This is an automated email from the ASF dual-hosted git repository.
potiuk pushed a commit to branch main
in repository https://gitbox.apache.org/repos/asf/airflow.git
The following commit(s) were added to refs/heads/main by this push:
new 4f76227dbd6 Forward termination signals from supervisor to task
subprocess (#61627)
4f76227dbd6 is described below
commit 4f76227dbd62f6d0d28cbc7580d090b5236fd30d
Author: André Ahlert <[email protected]>
AuthorDate: Sat May 30 19:02:38 2026 -0300
Forward termination signals from supervisor to task subprocess (#61627)
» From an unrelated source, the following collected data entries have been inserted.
`src/rtl/vga_timing_gen.sv`:
```
// vga_timing_gen: parametrised raster timing generator.
// Produces x/y counts, hsync/vsync with selectable polarity and a display enable.
// It also produces line/frame start strobes and a frame counter. Counting
// advances only on clocks where the pixel enable ce is high. An output
// pipeline of DELAY stages keeps every output aligned to the same pixel slot.
// Optional feature macro: VGA_TIMING_FRAME_CNT_EN builds the frame counter;
// without it frame_count is tied to zero.
module vga_timing_gen #(
    parameter int   H_VISIBLE = 640,
    parameter int   H_FRONT   = 16,
    parameter int   H_SYNC    = 96,
    parameter int   H_BACK    = 48,
    parameter int   V_VISIBLE = 480,
    parameter int   V_FRONT   = 10,
    parameter int   V_SYNC    = 2,
    parameter int   V_BACK    = 33,
    parameter logic HS_POL    = 1'b0,
    parameter logic VS_POL    = 1'b0,
    parameter int   CW        = 10,
    parameter int   DELAY     = 2,
    parameter int   FW        = 8
) (
    input  logic          clk,
    input  logic          reset,
    input  logic          ce,
    output logic [CW-1:0] x,
    output logic [CW-1:0] y,
    output logic          hsync,
    output logic          vsync,
    output logic          display_on,
    output logic          line_start,
    output logic          frame_start,
    output logic [FW-1:0] frame_count
);

    localparam int     H_TOTAL = H_VISIBLE + H_FRONT + H_SYNC + H_BACK;
    localparam int     V_TOTAL = V_VISIBLE + V_FRONT + V_SYNC + V_BACK;
    localparam longint CNT_LIM = longint'(1) << CW;

    // Range limits are expressed as inclusive last values so that every
    // constant fits in CW bits even when a following porch is zero.
    localparam logic [CW-1:0] H_LAST     = CW'(H_TOTAL - 1);
    localparam logic [CW-1:0] V_LAST     = CW'(V_TOTAL - 1);
    localparam logic [CW-1:0] H_VIS_LAST = CW'(H_VISIBLE - 1);
    localparam logic [CW-1:0] V_VIS_LAST = CW'(V_VISIBLE - 1);
    localparam logic [CW-1:0] HS_FIRST   = CW'(H_VISIBLE + H_FRONT);
    localparam logic [CW-1:0] HS_LAST    = CW'(H_VISIBLE + H_FRONT + H_SYNC - 1);
    localparam logic [CW-1:0] VS_FIRST   = CW'(V_VISIBLE + V_FRONT);
    localparam logic [CW-1:0] VS_LAST    = CW'(V_VISIBLE + V_FRONT + V_SYNC - 1);

    // Reject configurations whose counts cannot be represented in CW bits.
    generate
        if (longint'(H_TOTAL) > CNT_LIM || longint'(V_TOTAL) > CNT_LIM) begin : g_cw_check
            $error("vga_timing_gen: H_TOTAL-1 or V_TOTAL-1 does not fit in CW bits");
        end
        if (H_VISIBLE < 1 || V_VISIBLE < 1 || H_SYNC < 1 || V_SYNC < 1) begin : g_zero_check
            $error("vga_timing_gen: visible and sync widths must be at least 1");
        end
        if (DELAY < 0 || DELAY > 4) begin : g_delay_check
            $error("vga_timing_gen: DELAY must be in 0..4");
        end
    endgenerate

    // One pixel slot worth of decoded timing information.
    typedef struct packed {
        logic [CW-1:0] x;
        logic [CW-1:0] y;
        logic          hs;
        logic          vs;
        logic          de;
        logic          ls;
        logic          fs;
    } tap_t;

    localparam tap_t TAP_RST = {{CW{1'b0}}, {CW{1'b0}}, ~HS_POL, ~VS_POL, 3'b000};

    logic [CW-1:0] h;
    logic [CW-1:0] v;
    tap_t          tap_d;
    tap_t          tap_out;

    // Horizontal and vertical raster counters, stepped once per pixel slot.
    always_ff @(posedge clk or posedge reset) begin
        if (reset) begin
            h <= '0;
            v <= '0;
        end else if (ce) begin
            if (h == H_LAST) begin
                h <= '0;
                if (v == V_LAST) begin
                    v <= '0;
                end else begin
                    v <= v + CW'(1);
                end
            end else begin
                h <= h + CW'(1);
            end
        end
    end

    // Decode of the current counter position into sync, enable and strobe bits.
    always_comb begin
        tap_d.x  = h;
        tap_d.y  = v;
        tap_d.hs = ((h >= HS_FIRST) && (h <= HS_LAST)) ? HS_POL : ~HS_POL;
        tap_d.vs = ((v >= VS_FIRST) && (v <= VS_LAST)) ? VS_POL : ~VS_POL;
        tap_d.de = (h <= H_VIS_LAST) && (v <= V_VIS_LAST);
        tap_d.ls = (h == '0);
        tap_d.fs = (h == '0) && (v == '0);
    end

    generate
        if (DELAY == 0) begin : g_nodly
            assign tap_out = tap_d;
        end else begin : g_dly
            tap_t tap_p [DELAY];

            // Output delay line; every stage advances only in a pixel slot.
            always_ff @(posedge clk or posedge reset) begin
                if (reset) begin
                    for (int i = 0; i < DELAY; i++) begin
                        tap_p[i] <= TAP_RST;
                    end
                end else if (ce) begin
                    tap_p[0] <= tap_d;
                    for (int i = 1; i < DELAY; i++) begin
                        tap_p[i] <= tap_p[i-1];
                    end
                end
            end

            assign tap_out = tap_p[DELAY-1];
        end
    endgenerate

`ifdef VGA_TIMING_FRAME_CNT_EN
    logic [FW-1:0] fc;

    // Completed-frame counter, bumped on the slot that ends the last line.
    always_ff @(posedge clk or posedge reset) begin
        if (reset) begin
            fc <= '0;
        end else if (ce && (h == H_LAST) && (v == V_LAST)) begin
            fc <= fc + FW'(1);
        end
    end

    generate
        if (DELAY == 0) begin : g_fc_nodly
            assign frame_count = fc;
        end else begin : g_fc_dly
            logic [FW-1:0] fc_p [DELAY];

            // Frame count travels through the same number of stages as the taps.
            always_ff @(posedge clk or posedge reset) begin
                if (reset) begin
                    for (int i = 0; i < DELAY; i++) begin
                        fc_p[i] <= '0;
                    end
                end else if (ce) begin
                    fc_p[0] <= fc;
                    for (int i = 1; i < DELAY; i++) begin
                        fc_p[i] <= fc_p[i-1];
                    end
                end
            end

            assign frame_count = fc_p[DELAY-1];
        end
    endgenerate
`else
    assign frame_count = '0;
`endif

    assign x          = tap_out.x;
    assign y          = tap_out.y;
    assign hsync      = tap_out.hs;
    assign vsync      = tap_out.vs;
    assign display_on = tap_out.de;
    // Gating with ce keeps each strobe one clk wide even when slots span many clks.
    assign line_start  = tap_out.ls & ce;
    assign frame_start = tap_out.fs & ce;

endmodule

```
When a Kubernetes worker pod receives SIGTERM (spot interruption, scaling
down, rolling update), the signal is delivered to the supervisor process
(PID 1 in the container). The supervisor has no signal handler installed
and exits with default behavior, leaving the task subprocess orphaned
without ever calling the operator's `on_kill()` hook. Spawned resources
(pods, subprocesses, etc.) are never cleaned up.
The task subprocess already has a SIGTERM handler registered in
`task_runner.py` that calls `on_kill()`, but the signal never reaches it
because the supervisor process terminates first.
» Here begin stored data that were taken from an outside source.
### src/rtl/csr_hpm.sv
// Machine performance-counter bank: mcycle, minstret, NUM_HPM mhpmcounter/mhpmevent pairs, mcountinhibit.
// Define CSR_HPM_OVF_IRQ_EN to enable per-counter overflow flags (mhpmevent bit 31) and hpm_irq_o.
module csr_hpm #(
    parameter int NUM_HPM = 4,
    parameter int EVT_W   = 8,
    parameter int CNT_W   = 64
) (
    input  logic             clk,
    input  logic             rst_n,
    input  logic             csr_we_i,
    input  logic [11:0]      csr_addr_i,
    input  logic [31:0]      csr_wdata_i,
    output logic [31:0]      csr_rdata_o,
    input  logic             hx_valid,
    input  logic [EVT_W-1:0] evt_i,
    output logic             hpm_irq_o
);

    // Counter slots follow the CSR numbering: 0 mcycle, 1 unused (time), 2 minstret, 3+k hpm k.
    localparam int NCNT = NUM_HPM + 3;
    localparam logic [63:0] HPM_BITS = ((64'd1 << NUM_HPM) - 64'd1) << 3;
    localparam logic [31:0] INH_MASK = HPM_BITS[31:0] | 32'h0000_0005;
    localparam logic [CNT_W-1:0] CNT_ONE = {{(CNT_W-1){1'b0}}, 1'b1};

    logic [CNT_W-1:0]   cnt [NCNT];
    logic [7:0]         evt_sel [NUM_HPM];
    logic [NUM_HPM-1:0] of_q;
    logic [31:0]        inhibit_q;

    logic [4:0]      a_idx;
    logic            hit_lo, hit_hi, hit_grp3, inh_we;
    logic [NCNT-1:0] wr_lo, wr_hi, inc;
    logic [NUM_HPM-1:0] ev_we;

    assign a_idx    = csr_addr_i[4:0];
    assign hit_lo   = (csr_addr_i[11:5] == 7'b1011000);
    assign hit_hi   = (csr_addr_i[11:5] == 7'b1011100);
    assign hit_grp3 = (csr_addr_i[11:5] == 7'b0011001);
    assign inh_we   = csr_we_i & hit_grp3 & (a_idx == 5'd0);

    function automatic logic cnt_impl(input int i);
        return (i == 0) || (i >= 2 && i < NCNT);
    endfunction

    function automatic logic evt_hit(input logic [7:0] sel, input logic [EVT_W-1:0] evt);
        logic h;
        h = 1'b0;
        for (int j = 0; j < EVT_W; j++) begin
            if (sel == 8'(j + 1)) h = evt[j];
        end
        return h;
    endfunction

    always_comb begin
        wr_lo = '0;
        wr_hi = '0;
        inc   = '0;
        ev_we = '0;
        for (int i = 0; i < NCNT; i++) begin
            if (cnt_impl(i)) begin
                wr_lo[i] = csr_we_i & hit_lo & (a_idx == 5'(i));
                wr_hi[i] = csr_we_i & hit_hi & (a_idx == 5'(i));
            end
        end
        inc[0] = ~inhibit_q[0];
        inc[2] = ~inhibit_q[2] & hx_valid;
        for (int k = 0; k < NUM_HPM; k++) begin
            inc[k+3] = ~inhibit_q[k+3] & evt_hit(evt_sel[k], evt_i);
            ev_we[k] = csr_we_i & hit_grp3 & (a_idx == 5'(k + 3));
        end
    end

    // A write to either half takes priority over that counter's increment.
    always_ff @(posedge clk or negedge rst_n) begin
        if (!rst_n) begin
            for (int i = 0; i < NCNT; i++) cnt[i] <= '0;
            for (int k = 0; k < NUM_HPM; k++) evt_sel[k] <= '0;
            inhibit_q <= '0;
        end else begin
            if (inh_we) inhibit_q <= csr_wdata_i & INH_MASK;
            for (int i = 0; i < NCNT; i++) begin
                if (wr_lo[i])
                    cnt[i][31:0] <= csr_wdata_i;
                else if (wr_hi[i])
                    cnt[i][CNT_W-1:32] <= csr_wdata_i[CNT_W-33:0];
                else if (inc[i])
                    cnt[i] <= cnt[i] + CNT_ONE;
            end
            for (int k = 0; k < NUM_HPM; k++) begin
                if (ev_we[k]) evt_sel[k] <= csr_wdata_i[7:0];
            end
        end
    end

`ifdef CSR_HPM_OVF_IRQ_EN
    logic [NUM_HPM-1:0] wrap;
    logic               irq_q;

    always_comb begin
        wrap = '0;
        for (int k = 0; k < NUM_HPM; k++) begin
            wrap[k] = inc[k+3] & ~wr_lo[k+3] & ~wr_hi[k+3] & (&cnt[k+3]);
        end
    end

    always_ff @(posedge clk or negedge rst_n) begin
        if (!rst_n) begin
            of_q  <= '0;
            irq_q <= 1'b0;
        end else begin
            for (int k = 0; k < NUM_HPM; k++) begin
                if (ev_we[k])
                    of_q[k] <= csr_wdata_i[31];
                else if (wrap[k])
                    of_q[k] <= 1'b1;
            end
            irq_q <= |(of_q & ~inhibit_q[3 +: NUM_HPM]);
        end
    end

    assign hpm_irq_o = irq_q;
`else
    assign of_q      = '0;
    assign hpm_irq_o = 1'b0;
`endif

    always_comb begin
        logic [63:0] ext;
        ext         = '0;
        csr_rdata_o = '0;
        for (int i = 0; i < NCNT; i++) begin
            if (cnt_impl(i) && a_idx == 5'(i)) begin
                ext = 64'(cnt[i]);
                if (hit_lo) csr_rdata_o = ext[31:0];
                if (hit_hi) csr_rdata_o = ext[63:32];
            end
        end
        if (hit_grp3 && a_idx == 5'd0) csr_rdata_o = inhibit_q;
        for (int k = 0; k < NUM_HPM; k++) begin
            if (hit_grp3 && a_idx == 5'(k + 3))
                csr_rdata_o = {of_q[k], 23'd0, evt_sel[k]};
        end
    end

endmodule
### config.mk
export PLATFORM = sky130hd
export DESIGN_NAME = csr_hpm
export DESIGN_NICKNAME = d
export VERILOG_FILES = /design/src/rtl/csr_hpm.sv
export SDC_FILE = /design/constraint.sdc
export NUM_CORES = 2
export LEC_CHECK = 0
export ABC_AREA = 1
export CAP_MARGIN = 10
export CORE_MARGIN = 8
export CORE_UTILIZATION = 25
export CTS_CLUSTER_SIZE = 16
export DETAILED_ROUTE_END_ITERATION = 8
export PLACE_DENSITY = 0.46
export SKIP_LAST_GASP = 1
export SLEW_MARGIN = 10
export SYNTH_ARGS = -nofsm -noshare
export SYNTH_HDL_FRONTEND = slang
export SYNTH_SLANG_ARGS = --single-unit
### constraint.sdc
create_clock -name clk -period 4.4 [get_ports clk]
set_input_delay 0.88 -clock clk [delete_from_list [all_inputs] [get_ports clk]]
set_output_delay 0.88 -clock clk [all_outputs]
set_load 0.005 [all_outputs]
==> flow_summary.json <==
{
  "insertion_delay_ns": 0.71,
  "fin_area_mm2": 0.0408,
  "min_period_ns": 4.45,
  "drv_cap": 0,
  "timing.hold.ws_ns": 0.163,
  "skew_ns": 0.0336,
  "setup-violations-final": 2,
  "violations": "setup timing",
  "worst_setup_path_start_kind": "input port",
  "cts_tree": "done",
  "rows": 134,
  "timing.final.hold_violations": 0,
  "dieArea_mm2": 0.146,
  "synthCells": 4836,
  "syn_area_mm2": 0.0334,
  "worst_pin_slew_ns": 1.34,
  "synth_most_common_cell": "nand2_1",
  "path_max_fanout": 8,
  "worst_r2r_path_depth": 12,
  "syn_area_per_cell_um2": 6.91,
  "fin_nets": 5128,
  "timing.final.ws_setup_ns": -0.0457,
  "htree_levels": 2,
  "worstReg2RegStart": "cnt[64]",
  "drtPass1Iterations": 6,
  "via_per_inst": 5.54,
  "die_w_um": 382,
  "placed_cells": 6757,
  "place_congestion": 1.00,
  "synth_area_leaders": "dfrtp_1 (32%), nand2_1 (10%), inv_1 (6.8%)",
  "grt_usage_pct": 25.6,
  "synth_top_flop_cell": "dfrtp_1",
  "yosys_warnings": 0,
  "synth-async-reset-ratio_pct": 100,
  "finalCritPeriodShare_pct": 101,
  "ctsLongestPathBuffers": 3,
  "cts_root_buf": "clkbuf_16",
  "route.detailed.drc": 0,
  "vdd.ir_drop.worst_uv": 319,
  "pin_count": 89,
  "final_cells": 6897,
  "portBuffers": 87,
  "leakagePower_nw": 18.2,
  "rsz0062_at_grt": "yes",
  "grt_max_degree": 97,
  "cp.arrival_ns": 3.57,
  "yosys.area.top_type": "dfrtp_1",
  "status": "complete, but fails checks",
  "start_util_pct": 25.1,
  "antenna_found_initial": 16,
  "clk_pin_slew_ns": 0.06,
  "hpwl_mm": 150,
  "synth_common_cells": "nand2_1 (902), inv_1 (609), dfrtp_1 (422)",
  "ant_nets": 0,
  "wl_per_cell_um": 28.4,
  "yosysTopAreaCellShare_pct": 31.6,
  "crit_path_end_kind": "output pin",
  "reg2reg_slack_ns": 1.26,
  "die_h_um": 382,
  "placed_area_mm2": 0.0380,
  "routed_wl_mm": 196,
  "drive_above_1_share_pct": 13.0,
  "critical_path_class": "in -> out",
  "synth_nets": 4898,
  "dpl_worst_slack_ns": -0.299,
  "min_path_type": "in -> async",
  "critPathRequiredTime_ns": 3.52,
  "grt_pass1_wl_mm": 274,
  "reg2reg_to": "cnt[122]",
  "syn2layout_area_growth_pct": 22.0,
  "grt-ovfl-total": 0,
  "slew_headroom_pct": 10.4,
  "ys_seq_elements": 422,
  "power_density_mw_per_mm2": 316,
  "drv_slew": 0,
  "vias": 38239,
  "cts.sinks": 422,
  "fmax_mhz": 225,
  "drt_iter0_markers": 4794,
  "grt_pass1_vias": 35893,
  "cts_hold_buf": 0,
  "core_mm2": 0.133,
  "cts_buffers": 58,
  "synth_seq_area_share_pct": 31.6,
  "synth_edf_count": 0,
  "synth_cell_types": 68
}
-- sequential cells by signal, summed over array words and instances, names as in the netlist --
signal and flops:
cnt 384, inhibit_q 6, evt_sel 32
-- power breakdown --
| part | total [mW] | internal, mW | switching, mW |
|---|---|---|---|
| clock network | 5.29 | 3.17 | 2.13 |
| logic | 2.72 | 0.800 | 1.92 |
| registers | 4.87 | 4.25 | 0.626 |
-- stage by stage --
stage / TNS (ns) / utilization, % / total power, mW
2_1_floorplan: 0 / - / 6.17
3_3_place_gp: -6.15 / 28.6 / 7.54
3_5_place_dp: -6.48 / 28.6 / 7.53
4_1_cts: -2.13 / 30.3 / 12.9
5_1_grt: -0.511 / 30.6 / 13.3
6_report: -0.0492 / 30.6 / 12.9
-- final cells by class --
class | instances | area [µm²]
Clock buffer | 81 | 1680
Antenna cell | 19 | 47.5
Multi-Input combinational cell | 3537 | 19900
Inverter | 652 | 2460
Timing Repair inverter | 1 | 6.26
Fill cell | 14656 | 92400
Timing Repair Buffer | 394 | 3570
Clock inverter | 23 | 362
Sequential cell | 422 | 10600
Tap cell | 1768 | 2210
Install SIGTERM/SIGINT signal handlers in `ActivitySubprocess.wait()`
that forward the received signal to the task subprocess via `os.kill()`.
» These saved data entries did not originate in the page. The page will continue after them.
[config.mk]
export PLATFORM = sky130hd
export DESIGN_NAME = bin2bcd_disp
export DESIGN_NICKNAME = d
export VERILOG_FILES = /design/src/rtl/dled_pkg.sv /design/src/rtl/bcd_digit_adj.sv /design/src/rtl/bin2bcd_disp.sv
export SDC_FILE = /design/constraint.sdc
export NUM_CORES = 1
export LEC_CHECK = 0
export BUFFER_PORTS_ARGS = -buffer_cell sky130_fd_sc_hd__buf_2
export CORE_MARGIN = 2
export CORE_UTILIZATION = 32
export DETAILED_ROUTE_END_ITERATION = 10
export REMOVE_ABC_BUFFERS = 1
export SYNTH_ARGS = -nofsm -noshare
export SYNTH_HDL_FRONTEND = slang
export SYNTH_SLANG_ARGS = --single-unit
[constraint.sdc]
create_clock -name Clk -period 4.4 [get_ports Clk]
set_clock_uncertainty 0.15 [all_clocks]
set_input_delay 0.22 -clock Clk [delete_from_list [all_inputs] [get_ports Clk]]
set_output_delay 0.22 -clock Clk [all_outputs]
set_load 0.01 [all_outputs]
===== src/rtl/pipelined_shift_unit.sv =====
// Elastic, multi-stage barrel shifter/rotator for EX (LSL, LSR, ASR, ROR).
// Produces carry/zero flags, passes a destination tag through, and supports flush.
module pipelined_shift_unit #(
    parameter int DataWidth = 16,
    parameter int ShAmtBits = 4,
    parameter int Stages    = 2,
    parameter int TagWidth  = 3
) (
    input  logic                 CLK,
    input  logic                 RST,
    input  logic                 flush,
    input  logic                 in_valid,
    output logic                 in_ready,
    input  logic [DataWidth-1:0] in_data,
    input  logic [ShAmtBits-1:0] in_shamt,
    input  logic [1:0]           in_mode,
    input  logic [TagWidth-1:0]  in_tag,
    output logic                 out_valid,
    input  logic                 out_ready,
    output logic [DataWidth-1:0] out_data,
    output logic                 out_carry,
    output logic                 out_zero,
    output logic [TagWidth-1:0]  out_tag
);

    localparam int Lvls = ShAmtBits / Stages;

    typedef logic [DataWidth-1:0] word_t;
    typedef logic [ShAmtBits-1:0] shamt_t;
    typedef logic [TagWidth-1:0]  tag_t;
    typedef enum logic [1:0] {
        LSL = 2'b00,
        LSR = 2'b01,
        ASR = 2'b10,
        ROR = 2'b11
    } mode_e;

    logic   valid_q [Stages];
    word_t  data_q  [Stages];
    shamt_t shamt_q [Stages];
    mode_e  mode_q  [Stages];
    logic   carry_q [Stages];
    logic   zero_q  [Stages];
    tag_t   tag_q   [Stages];

    logic   adv       [Stages];
    logic   src_valid [Stages];
    word_t  src_data  [Stages];
    shamt_t src_shamt [Stages];
    mode_e  src_mode  [Stages];
    logic   src_carry [Stages];
    tag_t   src_tag   [Stages];
    word_t  nxt_data  [Stages];

    function automatic word_t shift_level(word_t d, mode_e m, int j);
        word_t r;
        int    sh;
        sh = 1 << j;
        unique case (m)
            LSL: r = d << sh;
            LSR: r = d >> sh;
            ASR: r = word_t'($signed(d) >>> sh);
            ROR: r = (d >> sh) | (d << (DataWidth - sh));
        endcase
        return r;
    endfunction

    // ROR's result MSB equals in[s-1], so it shares the right-shift carry tap.
    function automatic logic entry_carry(word_t d, shamt_t s, mode_e m);
        shamt_t idx;
        if (s == '0) begin
            return 1'b0;
        end
        idx = (m == LSL) ? (~s + 1'b1) : (s - 1'b1);
        return d[idx];
    endfunction

    always_comb begin
        logic a;
        a = !valid_q[Stages-1] || out_ready;
        adv[Stages-1] = a;
        for (int k = Stages - 2; k >= 0; k--) begin
            a = !valid_q[k] || a;
            adv[k] = a;
        end
    end

    assign in_ready = RST && !flush && adv[0];

    always_comb begin
        src_valid[0] = in_valid && in_ready;
        src_data[0]  = in_data;
        src_shamt[0] = in_shamt;
        src_mode[0]  = mode_e'(in_mode);
        src_carry[0] = entry_carry(in_data, in_shamt, mode_e'(in_mode));
        src_tag[0]   = in_tag;
        for (int k = 1; k < Stages; k++) begin
            src_valid[k] = valid_q[k-1];
            src_data[k]  = data_q[k-1];
            src_shamt[k] = shamt_q[k-1];
            src_mode[k]  = mode_q[k-1];
            src_carry[k] = carry_q[k-1];
            src_tag[k]   = tag_q[k-1];
        end
    end

    always_comb begin
        shamt_t bits;
        for (int k = 0; k < Stages; k++) begin
            nxt_data[k] = src_data[k];
            for (int l = 0; l < Lvls; l++) begin
                bits = src_shamt[k] >> (k * Lvls + l);
                if (bits[0]) begin
                    nxt_data[k] = shift_level(nxt_data[k], src_mode[k], k * Lvls + l);
                end
            end
        end
    end

    always_ff @(posedge CLK) begin
        if (!RST) begin
            for (int k = 0; k < Stages; k++) begin
                valid_q[k] <= 1'b0;
                data_q[k]  <= '0;
                shamt_q[k] <= '0;
                mode_q[k]  <= LSL;
                carry_q[k] <= 1'b0;
                zero_q[k]  <= 1'b0;
                tag_q[k]   <= '0;
            end
        end else if (flush) begin
            for (int k = 0; k < Stages; k++) begin
                valid_q[k] <= 1'b0;
            end
        end else begin
            for (int k = 0; k < Stages; k++) begin
                if (adv[k]) begin
                    valid_q[k] <= src_valid[k];
                    if (src_valid[k]) begin
                        data_q[k]  <= nxt_data[k];
                        shamt_q[k] <= src_shamt[k];
                        mode_q[k]  <= src_mode[k];
                        carry_q[k] <= src_carry[k];
                        zero_q[k]  <= (nxt_data[k] == '0);
                        tag_q[k]   <= src_tag[k];
                    end
                end
            end
        end
    end

    assign out_valid = valid_q[Stages-1];
    assign out_data  = data_q[Stages-1];
    assign out_carry = carry_q[Stages-1];
    assign out_zero  = zero_q[Stages-1];
    assign out_tag   = tag_q[Stages-1];

endmodule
The child's existing handler then calls `on_kill()` as expected,
restoring the Airflow 2 behavior. Handlers are saved before
`_monitor_subprocess()` and restored in a `finally` block.
Placing the handler in `ActivitySubprocess.wait()` (rather than
`supervise_task`) makes the forwarding work for any coordinator that
uses `ActivitySubprocess` and keeps the handler colocated with the
process it forwards to.
Fixes: #58936
Signed-off-by: André Ahlert <[email protected]>
---
.../src/airflow/sdk/execution_time/supervisor.py | 21 +++++++++
.../tests/task_sdk/dags/signal_forward_test.py | 44 +++++++++++++++++++
.../task_sdk/execution_time/test_supervisor.py | 51 +++++++++++++++++++++-
3 files changed, 115 insertions(+), 1 deletion(-)
diff --git a/task-sdk/src/airflow/sdk/execution_time/supervisor.py
b/task-sdk/src/airflow/sdk/execution_time/supervisor.py
index 781e98ae2f6..12d64dcf3f7 100644
--- a/task-sdk/src/airflow/sdk/execution_time/supervisor.py
+++ b/task-sdk/src/airflow/sdk/execution_time/supervisor.py
@@ -1391,10 +1391,31 @@ class ActivitySubprocess(WatchedSubprocess):
if self._exit_code is not None:
return self._exit_code
+ # Forward termination signals to the task subprocess so the operator's
+ # on_kill() hook runs on graceful shutdown (e.g. K8s pod SIGTERM).
+ # Without this the supervisor exits on SIGTERM without notifying the
+ # child, leaving spawned resources (pods, subprocesses, etc.) running.
+ prev_sigterm = signal.getsignal(signal.SIGTERM)
+ prev_sigint = signal.getsignal(signal.SIGINT)
+
+ def _forward_signal(signum, frame):
+ log.info(
+ "Received signal, forwarding to task subprocess",
+ signal=signal.Signals(signum).name,
+ pid=self.pid,
+ )
+ with suppress(ProcessLookupError):
+ os.kill(self.pid, signum)
+
+ signal.signal(signal.SIGTERM, _forward_signal)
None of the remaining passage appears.